Exercise aim:
Everything from the line containing "independent debounced channels" through the line containing "parameter int CLK_FREQ" should be repeated exactly, and nothing else from the data.

Given records:
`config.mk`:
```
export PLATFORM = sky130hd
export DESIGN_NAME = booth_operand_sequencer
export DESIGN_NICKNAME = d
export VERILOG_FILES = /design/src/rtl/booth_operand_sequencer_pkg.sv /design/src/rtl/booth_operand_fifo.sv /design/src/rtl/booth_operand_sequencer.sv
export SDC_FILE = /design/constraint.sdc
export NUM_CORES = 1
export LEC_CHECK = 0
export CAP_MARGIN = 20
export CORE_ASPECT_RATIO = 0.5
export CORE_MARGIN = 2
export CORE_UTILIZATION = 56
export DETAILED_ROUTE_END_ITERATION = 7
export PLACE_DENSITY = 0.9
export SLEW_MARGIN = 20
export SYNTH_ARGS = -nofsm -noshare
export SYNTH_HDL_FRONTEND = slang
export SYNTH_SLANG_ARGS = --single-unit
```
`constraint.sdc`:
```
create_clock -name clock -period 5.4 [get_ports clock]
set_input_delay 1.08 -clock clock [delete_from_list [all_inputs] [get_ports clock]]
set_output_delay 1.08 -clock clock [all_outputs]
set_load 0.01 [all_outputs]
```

---

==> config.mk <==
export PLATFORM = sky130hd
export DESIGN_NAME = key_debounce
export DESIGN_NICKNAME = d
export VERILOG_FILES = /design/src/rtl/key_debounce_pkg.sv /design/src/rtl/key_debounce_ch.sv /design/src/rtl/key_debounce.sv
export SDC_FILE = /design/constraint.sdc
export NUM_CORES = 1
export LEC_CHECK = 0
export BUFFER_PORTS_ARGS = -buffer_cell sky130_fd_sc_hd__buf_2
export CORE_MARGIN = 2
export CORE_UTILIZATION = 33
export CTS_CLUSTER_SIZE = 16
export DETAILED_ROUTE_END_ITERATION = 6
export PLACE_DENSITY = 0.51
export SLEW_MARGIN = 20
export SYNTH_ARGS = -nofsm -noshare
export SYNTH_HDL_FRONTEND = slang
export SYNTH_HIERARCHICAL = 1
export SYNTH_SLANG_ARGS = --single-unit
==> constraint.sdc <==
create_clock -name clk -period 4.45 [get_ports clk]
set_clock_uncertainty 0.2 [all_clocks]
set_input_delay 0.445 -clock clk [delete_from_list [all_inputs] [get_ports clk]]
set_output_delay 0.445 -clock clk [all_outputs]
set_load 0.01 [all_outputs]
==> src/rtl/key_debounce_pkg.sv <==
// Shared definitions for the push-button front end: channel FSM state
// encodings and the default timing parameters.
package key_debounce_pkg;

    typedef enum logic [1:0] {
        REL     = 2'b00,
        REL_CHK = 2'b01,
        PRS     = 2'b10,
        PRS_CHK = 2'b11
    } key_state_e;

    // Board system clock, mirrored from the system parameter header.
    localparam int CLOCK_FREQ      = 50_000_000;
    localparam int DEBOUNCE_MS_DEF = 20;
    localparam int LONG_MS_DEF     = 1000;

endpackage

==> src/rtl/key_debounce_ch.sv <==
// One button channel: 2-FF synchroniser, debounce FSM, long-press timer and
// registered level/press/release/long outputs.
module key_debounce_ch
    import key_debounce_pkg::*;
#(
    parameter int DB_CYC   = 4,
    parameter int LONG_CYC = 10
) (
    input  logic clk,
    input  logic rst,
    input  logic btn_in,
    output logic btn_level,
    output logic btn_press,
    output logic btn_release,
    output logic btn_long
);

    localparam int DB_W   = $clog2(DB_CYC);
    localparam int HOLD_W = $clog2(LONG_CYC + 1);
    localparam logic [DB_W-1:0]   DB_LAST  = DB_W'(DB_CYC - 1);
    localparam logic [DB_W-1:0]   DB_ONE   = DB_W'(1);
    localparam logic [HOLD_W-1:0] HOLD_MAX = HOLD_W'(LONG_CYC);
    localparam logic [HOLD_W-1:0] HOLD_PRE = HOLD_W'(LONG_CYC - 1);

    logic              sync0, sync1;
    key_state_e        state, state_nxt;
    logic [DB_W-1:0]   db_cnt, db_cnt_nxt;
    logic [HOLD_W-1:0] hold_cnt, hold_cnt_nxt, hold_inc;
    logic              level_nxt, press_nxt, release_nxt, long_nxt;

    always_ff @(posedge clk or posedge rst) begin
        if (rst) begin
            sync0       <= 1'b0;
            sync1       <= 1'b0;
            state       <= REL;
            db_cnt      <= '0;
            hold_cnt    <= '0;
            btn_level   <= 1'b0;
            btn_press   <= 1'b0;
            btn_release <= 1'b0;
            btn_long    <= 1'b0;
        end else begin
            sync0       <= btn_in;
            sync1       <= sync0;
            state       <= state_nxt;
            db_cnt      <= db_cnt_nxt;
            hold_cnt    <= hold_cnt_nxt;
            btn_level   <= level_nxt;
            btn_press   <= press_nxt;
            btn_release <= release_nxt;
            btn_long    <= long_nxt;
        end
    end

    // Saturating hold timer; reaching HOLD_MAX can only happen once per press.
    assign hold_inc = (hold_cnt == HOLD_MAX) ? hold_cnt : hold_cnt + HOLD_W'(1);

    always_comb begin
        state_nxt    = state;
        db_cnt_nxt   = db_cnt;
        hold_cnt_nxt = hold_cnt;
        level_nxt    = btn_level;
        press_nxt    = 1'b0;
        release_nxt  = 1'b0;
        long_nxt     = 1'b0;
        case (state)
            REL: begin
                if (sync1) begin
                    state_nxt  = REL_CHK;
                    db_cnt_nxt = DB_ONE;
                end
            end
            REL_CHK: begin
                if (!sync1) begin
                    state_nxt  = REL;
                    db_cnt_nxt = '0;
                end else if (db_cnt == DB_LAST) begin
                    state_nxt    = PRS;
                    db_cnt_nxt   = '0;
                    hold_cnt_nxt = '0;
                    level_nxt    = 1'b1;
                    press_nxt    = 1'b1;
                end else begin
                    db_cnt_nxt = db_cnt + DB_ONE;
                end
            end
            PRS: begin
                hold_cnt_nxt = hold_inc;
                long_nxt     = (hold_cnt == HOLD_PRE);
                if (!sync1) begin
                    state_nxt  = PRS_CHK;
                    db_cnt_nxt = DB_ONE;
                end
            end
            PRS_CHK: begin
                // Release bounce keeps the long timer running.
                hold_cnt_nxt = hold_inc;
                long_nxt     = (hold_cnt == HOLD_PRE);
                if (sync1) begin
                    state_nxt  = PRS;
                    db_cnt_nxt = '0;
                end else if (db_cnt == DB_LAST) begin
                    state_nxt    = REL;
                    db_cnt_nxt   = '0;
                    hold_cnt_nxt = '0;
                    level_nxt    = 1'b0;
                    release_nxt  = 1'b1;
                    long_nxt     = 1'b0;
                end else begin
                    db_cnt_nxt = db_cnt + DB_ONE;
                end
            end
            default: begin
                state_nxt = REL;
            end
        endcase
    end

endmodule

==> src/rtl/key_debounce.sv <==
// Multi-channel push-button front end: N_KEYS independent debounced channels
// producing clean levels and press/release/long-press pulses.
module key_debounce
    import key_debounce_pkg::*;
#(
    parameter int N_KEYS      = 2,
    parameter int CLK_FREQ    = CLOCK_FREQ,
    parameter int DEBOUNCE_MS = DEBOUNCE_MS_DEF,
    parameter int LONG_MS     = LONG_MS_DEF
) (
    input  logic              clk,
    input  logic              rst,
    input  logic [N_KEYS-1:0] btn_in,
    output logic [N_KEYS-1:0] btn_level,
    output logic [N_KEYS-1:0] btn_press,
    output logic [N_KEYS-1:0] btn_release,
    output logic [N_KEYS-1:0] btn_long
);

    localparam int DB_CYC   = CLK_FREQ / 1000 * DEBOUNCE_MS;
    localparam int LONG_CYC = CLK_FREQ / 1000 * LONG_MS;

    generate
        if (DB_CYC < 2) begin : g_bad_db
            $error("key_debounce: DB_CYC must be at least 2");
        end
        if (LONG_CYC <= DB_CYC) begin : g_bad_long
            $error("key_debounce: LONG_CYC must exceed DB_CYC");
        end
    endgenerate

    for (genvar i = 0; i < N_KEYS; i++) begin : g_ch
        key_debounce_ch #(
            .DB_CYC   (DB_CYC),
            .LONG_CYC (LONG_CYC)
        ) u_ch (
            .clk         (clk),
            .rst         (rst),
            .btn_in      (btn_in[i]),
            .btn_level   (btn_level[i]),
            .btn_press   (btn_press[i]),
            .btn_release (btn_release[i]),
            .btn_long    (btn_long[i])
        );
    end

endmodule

Reply to the exercise:
// Multi-channel push-button front end: N_KEYS independent debounced channels
// producing clean levels and press/release/long-press pulses.
module key_debounce
    import key_debounce_pkg::*;
#(
    parameter int N_KEYS      = 2,
    parameter int CLK_FREQ    = CLOCK_FREQ,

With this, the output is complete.